*** RECORDS SHOWN ***
File: config.mk
export PLATFORM = sky130hd
export DESIGN_NAME = act_unit_pipe
export DESIGN_NICKNAME = d
export VERILOG_FILES = /design/src/rtl/act_unit_pipe_pkg.sv /design/src/rtl/act_unit_pipe_lane.sv /design/src/rtl/act_unit_pipe.sv
export SDC_FILE = /design/constraint.sdc
export NUM_CORES = 1
export LEC_CHECK = 0
export ABC_AREA = 1
export CORE_ASPECT_RATIO = 1.1
export CORE_MARGIN = 2
export CORE_UTILIZATION = 51
export DETAILED_ROUTE_END_ITERATION = 8
export PLACE_DENSITY_LB_ADDON = 0.05
export SYNTH_ARGS = -nofsm -noshare
export SYNTH_HDL_FRONTEND = slang
export SYNTH_HIERARCHICAL = 1
export SYNTH_SLANG_ARGS = --single-unit
File: constraint.sdc
create_clock -name clk -period 2.66 [get_ports clk]
set_input_delay 0.532 -clock clk [delete_from_list [all_inputs] [get_ports clk]]
set_output_delay 0.532 -clock clk [all_outputs]
set_load 0.005 [all_outputs]
File: src/rtl/act_unit_pipe_pkg.sv
// act_pkg: shared types and defaults for the act_unit_pipe activation stage.
// Optional build macro handled by the top: ACT_UNIT_SPARSITY_EN.
package act_pkg;

  // Activation function select, carried with each beat.
  typedef enum logic [1:0] {
    ACT_PASS  = 2'd0,
    ACT_RELU  = 2'd1,
    ACT_LEAKY = 2'd2,
    ACT_CLIP  = 2'd3
  } act_mode_e;

  localparam int ACT_DATA_W_DEF     = 17;
  localparam int ACT_LANES_DEF      = 4;
  localparam int ACT_LEAK_SHIFT_DEF = 3;

  // Width needed to count 0..lanes zero lanes in one beat.
  function automatic int zcnt_w(input int lanes);
    return $clog2(lanes + 1);
  endfunction

endpackage

File: src/rtl/act_unit_pipe_lane.sv
// act_lane: purely combinational single-lane activation function.
// Output always fits in DATA_W; leaky shift rounds toward -inf.
module act_lane
  import act_pkg::*;
#(
  parameter int DATA_W     = ACT_DATA_W_DEF,
  parameter int LEAK_SHIFT = ACT_LEAK_SHIFT_DEF
) (
  input  act_mode_e                 mode,
  input  logic [DATA_W-2:0]         clip_val,
  input  logic signed [DATA_W-1:0]  x,
  output logic signed [DATA_W-1:0]  y
);

  logic signed [DATA_W-1:0] clip_ext;
  logic                     x_neg;
  logic                     x_pos;

  // The ceiling is unsigned, so a zero MSB keeps it non-negative in signed compares.
  assign clip_ext = signed'({1'b0, clip_val});
  assign x_neg    = x[DATA_W-1];
  assign x_pos    = !x_neg && (x != '0);

  // Select the activation result for this lane.
  always_comb begin
    // NOTE: y gets a default first so no path through the case can infer a latch.
    y = x;
    case (mode)
      ACT_PASS:  y = x;
      ACT_RELU:  y = x_pos ? x : '0;
      ACT_LEAKY: y = x_neg ? (x >>> LEAK_SHIFT) : x;
      ACT_CLIP: begin
        if (!x_pos)             y = '0;
        else if (x > clip_ext)  y = clip_ext;
        else                    y = x;
      end
    endcase
  end

endmodule

File: src/rtl/act_unit_pipe.sv
// act_unit_pipe: 2-stage multi-lane activation pipeline with valid/accept
// handshakes and full-throughput backpressure.
// Optional feature macro: ACT_UNIT_SPARSITY_EN adds per-beat zero counting
// (zero_cnt), a saturating running total (zero_total) and its clear (clr_stats).
module act_unit_pipe
  import act_pkg::*;
#(
  parameter int DATA_W     = ACT_DATA_W_DEF,
  parameter int LANES      = ACT_LANES_DEF,
  parameter int LEAK_SHIFT = ACT_LEAK_SHIFT_DEF
) (
  input  logic                      clk,
  input  logic                      rst,
  input  logic [LANES*DATA_W-1:0]   in_data,
  input  logic                      ready_in,
  output logic                      in_ack,
  input  logic [1:0]                mode,
  input  logic [DATA_W-2:0]         clip_val,
  output logic [LANES*DATA_W-1:0]   out_data,
  output logic                      ready_out,
  input  logic                      out_ack
`ifdef ACT_UNIT_SPARSITY_EN
  ,
  output logic [zcnt_w(LANES)-1:0]  zero_cnt,
  output logic [31:0]               zero_total,
  input  logic                      clr_stats
`endif
);

  localparam int W = LANES * DATA_W;

  // Stage 1: captured beat and its side-band controls.
  logic              s1_v;
  logic [W-1:0]      s1_data;
  act_mode_e         s1_mode;
  logic [DATA_W-2:0] s1_clip;

  // Stage 2 valid; its payload is out_data itself.
  logic              s2_v;

  logic              s1_adv;
  logic              s2_adv;
  logic [W-1:0]      act_res;

  // A stage may load when it is empty or its content leaves this cycle.
  assign s2_adv    = !s2_v || out_ack;
  assign s1_adv    = !s1_v || s2_adv;
  assign in_ack    = s1_adv;
  assign ready_out = s2_v;

  // One combinational lane function per lane, all fed from stage 1.
  for (genvar g = 0; g < LANES; g++) begin : g_lane
    act_lane #(
      .DATA_W     (DATA_W),
      .LEAK_SHIFT (LEAK_SHIFT)
    ) u_lane (
      .mode     (s1_mode),
      .clip_val (s1_clip),
      .x        (s1_data[g*DATA_W +: DATA_W]),
      .y        (act_res[g*DATA_W +: DATA_W])
    );
  end

  // Stage 1 occupancy: refilled from the input whenever the stage may advance.
  always_ff @(posedge clk) begin
    // NOTE: state registers use non-blocking assignment so every flop samples pre-edge values.
    if (rst)         s1_v <= 1'b0;
    else if (s1_adv) s1_v <= ready_in;
  end

  // Stage 1 payload: loaded only with a real beat, held otherwise.
  always_ff @(posedge clk) begin
    // NOTE: payload is left out of reset; s1_v alone says whether it means anything.
    if (s1_adv && ready_in) begin
      s1_data <= in_data;
      s1_mode <= act_mode_e'(mode);
      s1_clip <= clip_val;
    end
  end

  // Stage 2: register activation results; bubbles move the valid bit only.
  always_ff @(posedge clk) begin
    if (rst) begin
      s2_v     <= 1'b0;
      out_data <= '0;
    end else if (s2_adv) begin
      s2_v <= s1_v;
      if (s1_v) out_data <= act_res;
    end
  end

`ifdef ACT_UNIT_SPARSITY_EN
  localparam int ZW = zcnt_w(LANES);

  logic [ZW-1:0] zc_next;
  logic [32:0]   total_sum;

  // Count zero lanes in the result about to enter stage 2.
  always_comb begin
    zc_next = '0;
    for (int i = 0; i < LANES; i++) begin
      if (act_res[i*DATA_W +: DATA_W] == '0) zc_next = zc_next + ZW'(1);
    end
  end

  // Per-beat zero count travels alongside out_data.
  always_ff @(posedge clk) begin
    if (rst)                   zero_cnt <= '0;
    else if (s2_adv && s1_v)   zero_cnt <= zc_next;
  end

  // One spare bit catches the carry so the total can saturate.
  assign total_sum = {1'b0, zero_total} + 33'(zero_cnt);

  // Running zero total: reset beats clear, clear beats a transfer.
  always_ff @(posedge clk) begin
    if (rst)                         zero_total <= '0;
    else if (clr_stats)              zero_total <= '0;
    else if (ready_out && out_ack)   zero_total <= total_sum[32] ? 32'hFFFF_FFFF
                                                                 : total_sum[31:0];
  end
`endif

endmodule

==> run metrics, run 1 <==
status=finished clean; Clock Skew=0.0119 ns; RR Startpoint=s1_clip[15]; Worst Setup Start Kind=flop; WP data required=3.03 ns; clock net sink count=between 150 and 200; layout cell share with drive strength beyond 1=between 15 and 20%; setup violators final=0; drt total wl=35900 um; total grt overflow=0; Peak VDD IR=a little under 0.4 mV; crit end category=flop; CP dominant cell by count=buf_4; Layout Nets=~2100; Worst path max stage delay=0.47 ns; Post-synth ARST share=0%; EDFF count, synth=86; RePlAce Congestion=0.967; Max clock buf depth=2; cts bufs inserted=17; syn avg cell area=7.12 um2; switching part of the total power=31.6%; fin. max-slew vios=0; placed cells=between 2000 and 2500; Reg power frac=39.5%; clock share of power=34.3%; Clock Tree Root=clkbuf_16; count leader, synth=nand2_1; crit path cell chain=buf_4 -> inv_1 -> ha_1 -> buf_4 -> nand2_2 -> nor2_1 -> nand2_1 -> nand2_1 -> nor2_4 -> buf_4 -> nand2_2 -> buf_4 -> nand3_2 -> nand3_2 -> a21oi_2 -> inv_1 -> nand3_1 -> nand2_1 -> nor2_1; Post-Syn Area=11800 um2; worst rel slew slack=a little under 60%; max-cap violations=0; Total Routing Usage GR=28.9%; TritonCTS clock tree=done; Rows=58; Critical Path AT=just under 3 ns; first-pass detailed-route iteration total=5; Die H=164 um; H-tree depth=4; Reg clk slew, reported paths=0.07 ns; Post-synth top flop=edfxtp_1; Tcrit/Tclk final=95.6%; Yosys cell types=31; Post-DP Area=14500 um2; Synth warnings=6; Commonest cells post-synth=nand2_1 (365), inv_1 (232), nor2_1 (218); largest net degree at the start of global routing=138; antenna-violating nets left=0; core footprint=22900 um2; crit path kind=reg2reg; cell area after layout=15400 um2; Min Clock Period, post-route=2.54 ns; placed wire-length estimate=26400 um; Layout Cells excl Fill=2254; sequential area share after synthesis=between 30% and 40%; via count of the first global-routing pass=11038; synthesized flop and latch total=156; final hold violations=0; Area contributors post-synth=edfxtp_1 (22%), dfxtp_1 (12%), nand2_1 (12%), inv_1 (7.3%), nor2_1 (6.9%); # port buffers=approximately 160; CP Max Fanout=4; CP startpoint=s1_clip[15]; P&R area growth vs syn=29.9%; Initial Util=51.8%; Slowest-stage cell, CP=edfxtp_1; first-pass GRT wire length=55800 um; ANT cells=0; hold buffers post-CTS=0; f_max=slightly below 400 MHz; unrepaired setup endpoints after global routing=true; total die area=roughly 24000 um2; Post-Syn Instances=around 1700; drt wl/cell=about 16 um; Vias per Instance=5.32; combinational power share=26.2%; Switch Pwr=2280 uW; final core utilization=a little under 70%; setup slack, reg-to-reg=0.12 ns; Iter 0 DRT Violations=1021; worst reg2reg path depth=19; Ports=160; Mapped Nets=1817; Pleak=between 0.007 and 0.008 uW; Critical Path Sink=out_data[59]; Slew @ Worst Pin=0.617 ns; total power=7240 uW; Pint=4950 uW; Worst R2R End=out_data[59]; pwr/cell area=470 nW/um2; clk_lat worst skew=0.44 ns; via count=11999; initial antenna violation count=2; hold crit path type=reg2reg; Residual DRC=0; Synth top area share=a little over a fifth; dominant cell type by area after synthesis=edfxtp_1; Fillers=2008; Die X=about 150 um
## per-stage QoR
stage                     hold WS [ns]  setup TNS [ns]  setup WS, ns
after global routing             0.501         -0.0308       -0.0182
final                            0.479               0         0.117
after detailed placement         0.467           -5.23        -0.275
after floorplan                  0.475               0         0.184
after global placement           0.460           -2.80        -0.216
after CTS                        0.484               0       0.00152
## power groups by stage
stage	logic [uW]	clock network, uW	registers (uW)
2_1_floorplan	1090	0	2880
3_3_place_gp	1790	0	2900
3_5_place_dp	1820	0	2910
4_1_cts	1830	2520	2860
5_1_grt	2110	2620	2870
6_report	1900	2480	2860
## worst min-delay path by stage
stage,from,to,depth (start not counted)
3_3_place_gp,out_data[14],out_data[14],2
2_1_floorplan,out_data[0],out_data[0],2
3_5_place_dp,out_data[22],out_data[22],2
4_1_cts,out_data[22],out_data[22],2
6_report,out_data[64],out_data[64],2
5_1_grt,out_data[60],out_data[60],2
## critical path, delay by kind of cell, from the launching register on
kind            cells  cell delay (ns)
flops               1             0.47
fa+ha+maj           1             0.26
simple gates       11             0.85
compound gates      1             0.15
buf+inv             6             0.74
## flip-flops by register name (all words and copies together), names as in the netlist
name       cells
s1_data       68
ready_out      1
s1_mode        2
out_data      68
s1_clip       16
s1_v           1
## cells by family (layout without fill, tap and decap cells)
family,Yosys count,count (layout),synth area share (%)
buffers and inverters,324,614,12.5
AO/OA/AOI/OAI,210,210,10.2
flip-flops,156,156,33.6
adder cells (fa/ha/maj),64,64,6.76
AND/OR/NAND/NOR,909,910,36.9
## per-layer routing
metal	global-route usage (%)	wire length, um	vias to the layer above
met5	0	23	-
met4	7.53	689	4
met3	4.64	2760	64
met2	49.2	17100	470
met1	38.3	15300	5513
li1	-	-	5948
## placed cells by master (no fill, tap or decap), types with 8 or more instances in the layout
master             n
nand4_1           12
dfxtp_1           69
nand2_1          364
a21oi_1          157
edfxtp_1          86
nor2_4            10
nor4_1             8
inv_1            231
clkbuf_16         17
buf_4            171
nor2_1           216
nor2_2            12
nand3_1          129
ha_1              64
clkdlybuf4s50_1  159
nand3_2           80
o21ai_0            8
buf_12             9
nor3_1            52
a21oi_2           41
## final cells by class
cell class | instances | area, um2 | area share (%)
clock buffer | 19 | 453 | 2.94
clock inverter | 13 | 134 | 0.870
inverter | 243 | 931 | 6.05
multi-input combinational | 1184 | 6450 | 41.9
sequential | 156 | 3990 | 25.9
tap | 300 | 375 | 2.44
timing repair buffer | 339 | 3060 | 19.9
## timing repair
item,4_1_cts,5_1_grt
setup buffers,0,25
pin swaps,0,6
gates resized for setup,3,8
endpoints found under the setup margin,48,39
gates cloned,0,1
No activity file was read; power rests on OpenSTA's default activity.
==> inputs of run 2 (changes only) <==
- ABC_AREA: 1 -> default
- CORE_UTILIZATION: 51 -> 50
==> run 2 against run 1 <==
  * The flow now finishes with violations (negative setup slack)
  * Maximum frequency is 9.6% lower
  * Die area is 10% lower
  * Worst setup slack worse by 0.27 ns
  * Clock power hardly changed
  * Power is 1.4% lower
  * Sequential power hardly changed
  * Hold slack worse by 0.012 ns
  * Via count is 18% lower
  * Area after synthesis is 12% lower
  * Sequential share of layout area is 1.1 points higher
  * Core utilization is 4.5 points higher
  * Critical path type unchanged
  * Largest cell class unchanged
==> run metrics, run 2 <==
status=finished, violations left; failing checks=negative setup slack; Reg clk slew, reported paths=0.06 ns (about the same); drt wl/cell=20.0 um (+26%); hold_ws=0.467 ns (-0.0120 ns); Final WS setup=-0.152 ns (-0.270 ns); core footprint=20500 um2 (-10%); max-cap violations=0 (unchanged); CP Max Fanout=5 (+1); ANT cells=0 (unchanged); cts bufs inserted=17 (unchanged); synthesized flop and latch total=156 (unchanged); crit path kind=reg2reg; dominant cell type by area after synthesis=edfxtp_1; unrepaired setup endpoints after global routing=true; Setup TNS=-1.81 ns (-1.81 ns); EDFF count, synth=86 (unchanged); Slew @ Worst Pin=1.07 ns (+0.448 ns); Iter 0 DRT Violations=950 (-7.0%); hold buffers post-CTS=0 (unchanged); Worst Setup Start Kind=flop; Mapped Nets=1221 (-33%); count leader, synth=nand2b_1; Total Routing Usage GR=28.4% (-0.57 points); clk_lat worst skew=0.44 ns (about the same); Fillers=1469 (-27%); f_max=356 MHz (-9.6%); setup violators final=27 (+27); drt total wl=32600 um (-9.1%); Clock Tree Root=clkbuf_16; Worst path max stage delay=0.42 ns (-0.05 ns); Slowest-stage cell, CP=edfxtp_1; Vias per Instance=6.01 (+13%); Post-synth top flop=edfxtp_1; via count=9781 (-18%); placed wire-length estimate=22400 um (-15%); hold crit path type=reg2reg; Synth warnings=6 (unchanged); # port buffers=159 (unchanged); Initial Util=50.7% (-1.1 points); P&R area growth vs syn=41.6%; Rows=55 (-5.2%); via count of the first global-routing pass=8904 (-19%); commonest cells after routing, fill and taps aside=clkdlybuf4s50_1 (158), buf_4 (153), nand2b_1 (142); largest net degree at the start of global routing=61 (-56%); Post-synth ARST share=0% (unchanged); Clock Skew=0.0113 ns (-0.000596 ns); layout cell share with drive strength beyond 1=23.9% (+4.3 points); Commonest cells post-synth=nand2b_1 (142), a21oi_1 (96), mux2i_1 (96); hold-critical path depth=2 (unchanged); Min Clock Period, post-route=2.81 ns (+0.270 ns); crit path cell chain=buf_4 -> buf_4 -> inv_1 -> ha_1 -> nand4_1 -> nor4_4 -> o21a_1 -> o41ai_4 -> buf_6 -> buf_4 -> a21oi_1 -> a2bb2oi_1 -> nand2b_1 -> mux2i_1; Tcrit/Tclk final=106% (+10 points); first-pass GRT wire length=48800 um (-13%); worst rel slew slack=28.8% (-30 points); Post-Syn Instances=1067 (-36%); antenna-violating nets left=0 (unchanged); H-tree depth=4 (unchanged); Pleak=0.00581 uW (-18%); total power=7140 uW (-1.4%); Ports=160 (unchanged); total die area=22000 um2 (-10%); RePlAce Congestion=0.934 (-3.5%); Residual DRC=0 (unchanged); largest registers=out_data: 68 flops, s1_data: 68 flops, s1_clip: 16 flops; CP dominant cell by count=buf_4; Synth top area share=24.8% (+3.0 points); first-pass detailed-route iteration total=5 (unchanged); Max clock buf depth=2 (unchanged); fin. max-slew vios=0 (unchanged); sequential area share after synthesis=38.3% (+4.7 points); Peak VDD IR=0.457 mV (+18%); crit end category=flop; WP data required=3.02 ns (about the same); Yosys cell types=49 (+58%); Area contributors post-synth=edfxtp_1 (25%), dfxtp_1 (13%), mux2i_1 (9.2%), nand2b_1 (8.5%), ha_1 (7.7%); clock net sink count=156 (unchanged); Layout Cells excl Fill=1627 (-28%); Post-Syn Area=10400 um2 (-12%); placed cells=1568 (-29%); Die H=155 um (-5.2%); commonest non-fill, non-tap cell in the layout=clkdlybuf4s50_1; worst reg2reg path depth=14 (-5); Layout Nets=1512 (-28%); initial antenna violation count=0 (-2); total grt overflow=0 (unchanged); syn avg cell area=9.75 um2 (+37%); Die X=142 um (-5.2%); final hold violations=0 (unchanged); pwr/cell area=484 nW/um2 (+3.0%); Critical Path AT=3.17 ns (+0.26 ns); TritonCTS clock tree=done
==> run 2: layout make-up <==
type,count,area [um2],area share [%]
clock buffers,19,443,3.01
well taps,256,320,2.17
repair buffers,343,3190,21.6
inverters,71,272,1.84
clock inverters,13,139,0.943
flip-flops and latches,156,3980,27.0
multi-input cells,769,6390,43.4
==> run 2: cells by family after synthesis <==
group | count (synthesis) | synth area share [%]
multiplexers | 96 | 9.24
AO/OA/AOI/OAI | 292 | 20.6
buffers and inverters | 142 | 6.56
flip-flops | 156 | 38.3
AND/OR/NAND/NOR | 317 | 17.6
adder cells (fa/ha/maj) | 64 | 7.70
==> run 2: critical path, delay by kind of cell (launching register included) <==
family,cells,cell delay (ns)
buffers and inverters,5,0.62
AO/OA/AOI/OAI,4,0.68
flip-flops,1,0.42
AND/OR/NAND/NOR,3,0.60
adder cells (fa/ha/maj),1,0.28
multiplexers,1,0.14
==> run 2: metal layers <==
layer	GRT usage (%)	share of wire, %	up-vias
met3	5.26	6.4	103
li1	-	-	4537
met4	9.52	3.6	0
met2	45.2	47	454
met5	0	0	-
met1	39.0	43	4687
==> run 2: worst paths after layout <==
| check | startpoint | endpoint | slack, ns |
|---|---|---|---|
| setup / recovery | s1_clip[11] | out_data[38] | -0.15 |
| hold / removal | out_data[19] | out_data[19] | 0.47 |
| setup reg to reg | s1_clip[11] | out_data[38] | -0.15 |
| hold reg to reg | out_data[19] | out_data[19] | 0.47 |
==> run 2: what timing repair did <==
item,in CTS,in global routing
endpoints found under the setup margin,49,64
buffers inserted,7,19
gates resized for setup,15,110
pin swaps,7,45
cloned,1,1
==> run 2: per-stage QoR <==
stage               setup slack [ns]  instance area [um2]  utilization [%]
detailed placement           -0.0921                13200             64.6
finish                        -0.152                14700             71.8
floorplan                      0.226                10400                -
global placement             -0.0903                13200             64.6
CTS                         -0.00592                13900             68.0
global route                  -0.248                14700             71.8
==> run 2: report_power, final <==
part           internal, uW  switching (uW)  leakage, uW  total (uW)
logic                   959             869      0.00412        1830
clock network          1410            1070     0.000276        2480
registers              2690             133      0.00141        2830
*** End of RECORDS SHOWN ***
# [WHAT THE EXERCISE ASKS]
Gather from the entries above all lines that include the string "flip".

# [COMPLETED EXERCISE]
## flip-flops by register name (all words and copies together), names as in the netlist
flip-flops,156,156,33.6
flip-flops and latches,156,3980,27.0
flip-flops | 156 | 38.3
flip-flops,1,0.42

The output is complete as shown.